_Task material_
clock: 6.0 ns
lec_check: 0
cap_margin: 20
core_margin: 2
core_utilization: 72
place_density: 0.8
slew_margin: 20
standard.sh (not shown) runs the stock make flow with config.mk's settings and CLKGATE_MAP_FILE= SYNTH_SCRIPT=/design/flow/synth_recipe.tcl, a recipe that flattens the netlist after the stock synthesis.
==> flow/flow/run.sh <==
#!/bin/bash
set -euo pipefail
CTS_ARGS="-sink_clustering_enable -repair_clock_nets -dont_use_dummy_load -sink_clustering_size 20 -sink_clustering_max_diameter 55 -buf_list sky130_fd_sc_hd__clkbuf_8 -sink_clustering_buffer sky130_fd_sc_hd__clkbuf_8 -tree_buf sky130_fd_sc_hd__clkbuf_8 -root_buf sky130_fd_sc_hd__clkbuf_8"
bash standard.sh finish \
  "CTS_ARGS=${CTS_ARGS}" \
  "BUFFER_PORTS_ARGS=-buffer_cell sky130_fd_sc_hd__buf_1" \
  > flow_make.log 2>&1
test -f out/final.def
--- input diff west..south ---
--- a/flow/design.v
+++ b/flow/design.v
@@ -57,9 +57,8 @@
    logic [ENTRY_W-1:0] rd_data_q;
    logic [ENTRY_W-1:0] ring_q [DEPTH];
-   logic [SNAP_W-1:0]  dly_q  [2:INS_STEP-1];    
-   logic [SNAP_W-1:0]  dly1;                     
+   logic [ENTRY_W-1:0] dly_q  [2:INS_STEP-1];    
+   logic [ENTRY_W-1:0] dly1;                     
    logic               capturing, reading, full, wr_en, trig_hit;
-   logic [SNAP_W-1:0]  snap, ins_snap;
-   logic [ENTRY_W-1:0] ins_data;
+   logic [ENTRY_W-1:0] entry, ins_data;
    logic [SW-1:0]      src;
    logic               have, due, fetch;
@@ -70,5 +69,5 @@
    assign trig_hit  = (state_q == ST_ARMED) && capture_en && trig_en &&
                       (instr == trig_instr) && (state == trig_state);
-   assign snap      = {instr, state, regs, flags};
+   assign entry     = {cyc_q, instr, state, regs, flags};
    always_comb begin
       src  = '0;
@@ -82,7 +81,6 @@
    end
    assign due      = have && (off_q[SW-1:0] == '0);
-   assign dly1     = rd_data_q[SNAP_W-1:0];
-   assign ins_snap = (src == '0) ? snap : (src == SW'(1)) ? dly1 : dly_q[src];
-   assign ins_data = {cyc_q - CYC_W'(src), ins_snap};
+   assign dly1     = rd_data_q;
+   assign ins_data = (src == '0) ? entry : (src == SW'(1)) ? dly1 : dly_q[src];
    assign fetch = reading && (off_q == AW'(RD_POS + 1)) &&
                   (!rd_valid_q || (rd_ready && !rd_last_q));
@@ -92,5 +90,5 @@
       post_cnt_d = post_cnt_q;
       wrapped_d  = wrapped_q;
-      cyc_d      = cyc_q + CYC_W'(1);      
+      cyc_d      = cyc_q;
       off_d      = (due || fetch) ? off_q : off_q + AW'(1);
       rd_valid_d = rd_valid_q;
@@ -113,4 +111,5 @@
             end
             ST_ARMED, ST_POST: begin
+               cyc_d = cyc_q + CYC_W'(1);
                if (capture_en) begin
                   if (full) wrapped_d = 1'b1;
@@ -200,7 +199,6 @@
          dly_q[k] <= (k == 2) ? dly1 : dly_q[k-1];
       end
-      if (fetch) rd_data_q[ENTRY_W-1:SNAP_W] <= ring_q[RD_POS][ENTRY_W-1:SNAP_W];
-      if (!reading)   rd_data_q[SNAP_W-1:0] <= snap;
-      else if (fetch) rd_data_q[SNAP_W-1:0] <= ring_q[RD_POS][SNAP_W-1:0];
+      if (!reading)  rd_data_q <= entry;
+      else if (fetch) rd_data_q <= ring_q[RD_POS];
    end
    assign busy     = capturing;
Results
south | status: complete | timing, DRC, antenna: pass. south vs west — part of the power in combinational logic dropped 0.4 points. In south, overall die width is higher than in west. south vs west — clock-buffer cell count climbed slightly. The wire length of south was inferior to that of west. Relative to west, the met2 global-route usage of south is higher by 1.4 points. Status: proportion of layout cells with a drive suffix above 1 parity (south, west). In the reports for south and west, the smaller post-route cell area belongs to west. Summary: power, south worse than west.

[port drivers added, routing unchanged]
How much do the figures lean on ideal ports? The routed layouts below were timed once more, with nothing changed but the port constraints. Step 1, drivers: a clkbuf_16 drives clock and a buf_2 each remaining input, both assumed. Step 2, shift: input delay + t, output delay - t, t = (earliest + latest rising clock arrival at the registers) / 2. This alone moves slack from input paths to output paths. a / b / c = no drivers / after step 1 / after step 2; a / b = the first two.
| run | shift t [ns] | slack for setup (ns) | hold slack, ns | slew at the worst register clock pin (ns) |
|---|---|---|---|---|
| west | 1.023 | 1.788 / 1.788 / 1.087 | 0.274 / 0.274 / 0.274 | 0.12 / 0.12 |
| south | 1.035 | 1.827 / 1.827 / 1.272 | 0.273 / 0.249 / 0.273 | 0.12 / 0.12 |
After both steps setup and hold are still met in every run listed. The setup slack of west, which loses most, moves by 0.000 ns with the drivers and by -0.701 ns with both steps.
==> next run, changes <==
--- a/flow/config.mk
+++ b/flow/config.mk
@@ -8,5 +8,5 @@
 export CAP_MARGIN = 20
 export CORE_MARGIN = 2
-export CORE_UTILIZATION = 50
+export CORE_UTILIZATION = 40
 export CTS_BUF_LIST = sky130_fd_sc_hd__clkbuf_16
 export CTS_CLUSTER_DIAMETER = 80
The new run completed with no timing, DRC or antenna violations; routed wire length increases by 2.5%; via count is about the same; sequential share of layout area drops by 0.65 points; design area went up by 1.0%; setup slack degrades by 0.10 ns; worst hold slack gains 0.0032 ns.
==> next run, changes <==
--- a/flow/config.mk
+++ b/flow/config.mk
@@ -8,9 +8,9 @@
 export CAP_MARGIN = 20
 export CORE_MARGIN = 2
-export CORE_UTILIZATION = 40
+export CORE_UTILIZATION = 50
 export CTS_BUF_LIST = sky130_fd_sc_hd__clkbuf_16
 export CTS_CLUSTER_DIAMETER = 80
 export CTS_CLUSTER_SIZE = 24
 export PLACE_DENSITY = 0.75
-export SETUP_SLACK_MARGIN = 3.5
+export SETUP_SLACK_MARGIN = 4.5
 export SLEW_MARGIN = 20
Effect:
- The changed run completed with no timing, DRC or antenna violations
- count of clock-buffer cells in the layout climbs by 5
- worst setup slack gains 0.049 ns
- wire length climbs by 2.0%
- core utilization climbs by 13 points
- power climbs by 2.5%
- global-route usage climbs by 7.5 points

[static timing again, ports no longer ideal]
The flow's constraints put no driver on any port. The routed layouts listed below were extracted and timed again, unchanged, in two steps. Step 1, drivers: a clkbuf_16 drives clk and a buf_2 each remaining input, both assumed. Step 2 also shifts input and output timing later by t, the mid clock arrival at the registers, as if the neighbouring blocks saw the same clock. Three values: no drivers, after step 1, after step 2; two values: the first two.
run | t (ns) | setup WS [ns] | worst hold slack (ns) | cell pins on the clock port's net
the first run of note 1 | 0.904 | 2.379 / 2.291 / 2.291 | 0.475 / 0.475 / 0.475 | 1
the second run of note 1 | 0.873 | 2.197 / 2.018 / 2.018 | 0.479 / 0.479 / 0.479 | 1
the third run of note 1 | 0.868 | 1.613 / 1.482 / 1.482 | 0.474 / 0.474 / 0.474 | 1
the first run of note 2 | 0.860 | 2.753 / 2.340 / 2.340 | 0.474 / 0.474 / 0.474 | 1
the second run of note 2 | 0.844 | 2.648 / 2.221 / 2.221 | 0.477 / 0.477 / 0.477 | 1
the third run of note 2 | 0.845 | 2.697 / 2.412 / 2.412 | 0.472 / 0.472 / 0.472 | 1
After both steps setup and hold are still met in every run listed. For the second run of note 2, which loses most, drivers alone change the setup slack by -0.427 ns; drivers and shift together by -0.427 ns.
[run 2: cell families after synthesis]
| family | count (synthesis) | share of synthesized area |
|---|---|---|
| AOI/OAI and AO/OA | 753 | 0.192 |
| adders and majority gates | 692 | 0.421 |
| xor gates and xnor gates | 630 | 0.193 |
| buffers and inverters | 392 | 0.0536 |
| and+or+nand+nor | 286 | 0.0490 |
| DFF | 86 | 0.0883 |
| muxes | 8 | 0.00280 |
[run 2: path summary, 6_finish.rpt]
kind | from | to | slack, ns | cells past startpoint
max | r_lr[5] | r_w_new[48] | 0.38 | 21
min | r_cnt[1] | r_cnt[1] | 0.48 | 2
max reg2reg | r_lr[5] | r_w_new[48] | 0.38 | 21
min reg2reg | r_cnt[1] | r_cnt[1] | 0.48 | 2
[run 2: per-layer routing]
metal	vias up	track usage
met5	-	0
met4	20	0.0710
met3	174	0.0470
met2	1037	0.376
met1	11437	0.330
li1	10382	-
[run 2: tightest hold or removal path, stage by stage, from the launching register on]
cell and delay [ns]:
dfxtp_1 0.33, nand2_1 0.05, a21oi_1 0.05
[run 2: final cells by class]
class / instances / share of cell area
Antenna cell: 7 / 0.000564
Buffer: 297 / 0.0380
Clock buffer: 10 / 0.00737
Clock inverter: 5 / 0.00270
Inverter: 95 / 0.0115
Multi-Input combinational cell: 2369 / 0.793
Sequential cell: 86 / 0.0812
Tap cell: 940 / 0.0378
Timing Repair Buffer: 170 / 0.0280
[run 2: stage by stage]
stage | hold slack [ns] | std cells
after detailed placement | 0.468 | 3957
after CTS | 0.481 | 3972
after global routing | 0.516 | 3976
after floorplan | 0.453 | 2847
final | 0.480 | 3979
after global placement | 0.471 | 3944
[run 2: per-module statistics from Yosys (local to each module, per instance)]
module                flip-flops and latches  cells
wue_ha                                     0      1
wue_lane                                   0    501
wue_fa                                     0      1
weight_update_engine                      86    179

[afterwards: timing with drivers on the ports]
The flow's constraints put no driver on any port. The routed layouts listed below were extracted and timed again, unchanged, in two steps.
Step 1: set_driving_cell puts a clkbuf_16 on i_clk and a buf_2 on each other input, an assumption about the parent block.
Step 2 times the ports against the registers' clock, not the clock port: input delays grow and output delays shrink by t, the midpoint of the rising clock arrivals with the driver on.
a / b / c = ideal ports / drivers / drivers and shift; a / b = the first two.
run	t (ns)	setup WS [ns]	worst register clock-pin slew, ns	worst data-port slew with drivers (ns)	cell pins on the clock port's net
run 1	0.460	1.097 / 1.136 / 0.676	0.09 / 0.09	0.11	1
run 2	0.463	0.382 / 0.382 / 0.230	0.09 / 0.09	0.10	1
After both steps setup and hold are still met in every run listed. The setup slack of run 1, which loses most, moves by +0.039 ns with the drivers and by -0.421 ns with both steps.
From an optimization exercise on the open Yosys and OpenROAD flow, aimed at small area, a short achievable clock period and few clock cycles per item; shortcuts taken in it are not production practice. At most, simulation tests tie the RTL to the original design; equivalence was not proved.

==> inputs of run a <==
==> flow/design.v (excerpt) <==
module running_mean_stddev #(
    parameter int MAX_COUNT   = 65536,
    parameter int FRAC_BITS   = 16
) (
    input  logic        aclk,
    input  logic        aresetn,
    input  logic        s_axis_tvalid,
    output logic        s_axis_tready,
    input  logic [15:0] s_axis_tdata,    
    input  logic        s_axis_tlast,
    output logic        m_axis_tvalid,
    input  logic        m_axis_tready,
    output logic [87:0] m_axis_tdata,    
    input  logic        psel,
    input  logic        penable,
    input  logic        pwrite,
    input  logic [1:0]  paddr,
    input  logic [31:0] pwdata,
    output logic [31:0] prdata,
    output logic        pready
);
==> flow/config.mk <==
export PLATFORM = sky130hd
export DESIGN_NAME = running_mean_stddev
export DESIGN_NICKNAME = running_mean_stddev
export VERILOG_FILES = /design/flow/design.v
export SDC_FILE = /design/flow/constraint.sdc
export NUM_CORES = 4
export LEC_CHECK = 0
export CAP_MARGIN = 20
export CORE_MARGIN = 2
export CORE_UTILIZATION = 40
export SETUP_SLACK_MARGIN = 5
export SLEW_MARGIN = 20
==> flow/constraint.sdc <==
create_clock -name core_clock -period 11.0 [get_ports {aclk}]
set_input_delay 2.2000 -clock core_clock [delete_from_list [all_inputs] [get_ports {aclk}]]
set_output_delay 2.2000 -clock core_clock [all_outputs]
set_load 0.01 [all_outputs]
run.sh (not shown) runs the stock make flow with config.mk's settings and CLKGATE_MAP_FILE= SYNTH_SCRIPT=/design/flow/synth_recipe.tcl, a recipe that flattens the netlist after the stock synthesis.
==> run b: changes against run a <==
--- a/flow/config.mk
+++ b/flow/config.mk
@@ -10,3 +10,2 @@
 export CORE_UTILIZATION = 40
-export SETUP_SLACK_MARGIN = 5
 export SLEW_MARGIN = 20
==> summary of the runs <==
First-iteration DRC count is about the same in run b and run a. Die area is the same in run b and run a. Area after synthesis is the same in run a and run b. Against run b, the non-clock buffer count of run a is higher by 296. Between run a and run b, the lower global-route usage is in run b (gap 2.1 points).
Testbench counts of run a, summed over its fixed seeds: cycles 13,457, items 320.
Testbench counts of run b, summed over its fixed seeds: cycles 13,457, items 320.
--
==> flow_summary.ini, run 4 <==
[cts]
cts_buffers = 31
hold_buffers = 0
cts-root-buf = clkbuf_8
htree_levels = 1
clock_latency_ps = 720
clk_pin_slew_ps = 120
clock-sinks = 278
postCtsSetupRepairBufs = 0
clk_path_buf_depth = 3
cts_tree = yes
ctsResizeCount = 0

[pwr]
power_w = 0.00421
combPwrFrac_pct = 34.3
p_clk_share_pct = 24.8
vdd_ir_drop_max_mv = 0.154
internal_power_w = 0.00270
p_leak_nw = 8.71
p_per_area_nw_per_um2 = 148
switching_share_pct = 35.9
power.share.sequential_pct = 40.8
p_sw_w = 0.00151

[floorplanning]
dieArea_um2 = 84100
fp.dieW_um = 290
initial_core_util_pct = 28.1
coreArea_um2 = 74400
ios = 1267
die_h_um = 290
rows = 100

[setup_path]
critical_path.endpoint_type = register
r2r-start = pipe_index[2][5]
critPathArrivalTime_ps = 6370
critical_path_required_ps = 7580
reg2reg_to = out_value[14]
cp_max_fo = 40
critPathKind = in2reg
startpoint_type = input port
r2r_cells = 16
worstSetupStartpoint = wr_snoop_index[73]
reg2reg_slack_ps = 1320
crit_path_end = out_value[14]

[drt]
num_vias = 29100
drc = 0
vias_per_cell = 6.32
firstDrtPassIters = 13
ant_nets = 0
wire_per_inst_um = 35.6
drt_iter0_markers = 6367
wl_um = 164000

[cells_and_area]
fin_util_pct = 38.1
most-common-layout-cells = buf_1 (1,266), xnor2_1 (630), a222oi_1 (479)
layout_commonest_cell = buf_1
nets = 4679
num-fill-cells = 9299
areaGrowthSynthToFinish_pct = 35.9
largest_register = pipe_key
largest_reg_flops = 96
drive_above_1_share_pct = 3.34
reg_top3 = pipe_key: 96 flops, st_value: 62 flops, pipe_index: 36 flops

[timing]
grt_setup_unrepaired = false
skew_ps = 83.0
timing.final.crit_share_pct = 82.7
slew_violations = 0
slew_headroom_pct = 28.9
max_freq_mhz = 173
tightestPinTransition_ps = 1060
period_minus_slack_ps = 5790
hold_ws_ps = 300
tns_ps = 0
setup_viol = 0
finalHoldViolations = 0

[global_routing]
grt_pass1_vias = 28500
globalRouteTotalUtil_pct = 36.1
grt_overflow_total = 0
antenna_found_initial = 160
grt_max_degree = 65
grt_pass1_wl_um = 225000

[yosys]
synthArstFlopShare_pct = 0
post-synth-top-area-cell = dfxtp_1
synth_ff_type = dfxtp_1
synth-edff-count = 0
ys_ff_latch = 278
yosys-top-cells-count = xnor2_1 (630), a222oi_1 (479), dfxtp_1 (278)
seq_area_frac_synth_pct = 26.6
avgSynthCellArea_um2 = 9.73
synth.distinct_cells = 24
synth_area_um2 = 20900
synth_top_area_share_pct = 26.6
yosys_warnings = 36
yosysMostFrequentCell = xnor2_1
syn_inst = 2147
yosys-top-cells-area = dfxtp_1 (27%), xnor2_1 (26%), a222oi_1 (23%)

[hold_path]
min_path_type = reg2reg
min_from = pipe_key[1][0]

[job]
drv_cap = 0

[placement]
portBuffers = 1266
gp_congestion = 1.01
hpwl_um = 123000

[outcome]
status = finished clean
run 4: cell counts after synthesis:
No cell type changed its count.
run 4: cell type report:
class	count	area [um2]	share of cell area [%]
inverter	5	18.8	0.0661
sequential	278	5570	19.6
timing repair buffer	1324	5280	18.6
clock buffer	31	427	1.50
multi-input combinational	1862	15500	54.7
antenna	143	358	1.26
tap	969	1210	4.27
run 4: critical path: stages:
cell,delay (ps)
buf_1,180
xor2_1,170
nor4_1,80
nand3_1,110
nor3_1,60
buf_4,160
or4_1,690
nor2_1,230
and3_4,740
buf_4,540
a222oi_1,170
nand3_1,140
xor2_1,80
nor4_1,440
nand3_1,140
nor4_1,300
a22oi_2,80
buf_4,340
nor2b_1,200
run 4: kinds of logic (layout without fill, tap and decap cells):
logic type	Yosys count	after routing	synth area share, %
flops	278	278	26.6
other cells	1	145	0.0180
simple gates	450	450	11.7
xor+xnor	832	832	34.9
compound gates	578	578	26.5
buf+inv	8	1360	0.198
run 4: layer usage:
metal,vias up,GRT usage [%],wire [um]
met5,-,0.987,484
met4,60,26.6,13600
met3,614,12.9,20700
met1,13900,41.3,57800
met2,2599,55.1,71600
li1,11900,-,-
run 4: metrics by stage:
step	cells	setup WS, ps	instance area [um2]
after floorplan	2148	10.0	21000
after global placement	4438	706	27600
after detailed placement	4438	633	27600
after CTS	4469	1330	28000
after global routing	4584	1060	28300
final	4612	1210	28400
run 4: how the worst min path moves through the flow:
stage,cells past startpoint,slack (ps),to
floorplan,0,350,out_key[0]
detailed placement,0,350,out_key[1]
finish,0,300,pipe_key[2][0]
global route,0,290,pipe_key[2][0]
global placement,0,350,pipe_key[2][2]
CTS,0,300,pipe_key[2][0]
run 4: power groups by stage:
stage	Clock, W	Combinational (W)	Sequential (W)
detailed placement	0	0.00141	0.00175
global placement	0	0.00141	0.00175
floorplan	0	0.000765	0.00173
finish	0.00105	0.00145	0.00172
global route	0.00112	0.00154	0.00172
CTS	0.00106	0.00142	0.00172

_Assigned task_
Repeat exactly the lines above from the one with "Step 2 times" up to and including the one with "data-port slew with". No other line belongs in the reply.

_Response area_
Step 2 times the ports against the registers' clock, not the clock port: input delays grow and output delays shrink by t, the midpoint of the rising clock arrivals with the driver on.
a / b / c = ideal ports / drivers / drivers and shift; a / b = the first two.
run	t (ns)	setup WS [ns]	worst register clock-pin slew, ns	worst data-port slew with drivers (ns)	cell pins on the clock port's net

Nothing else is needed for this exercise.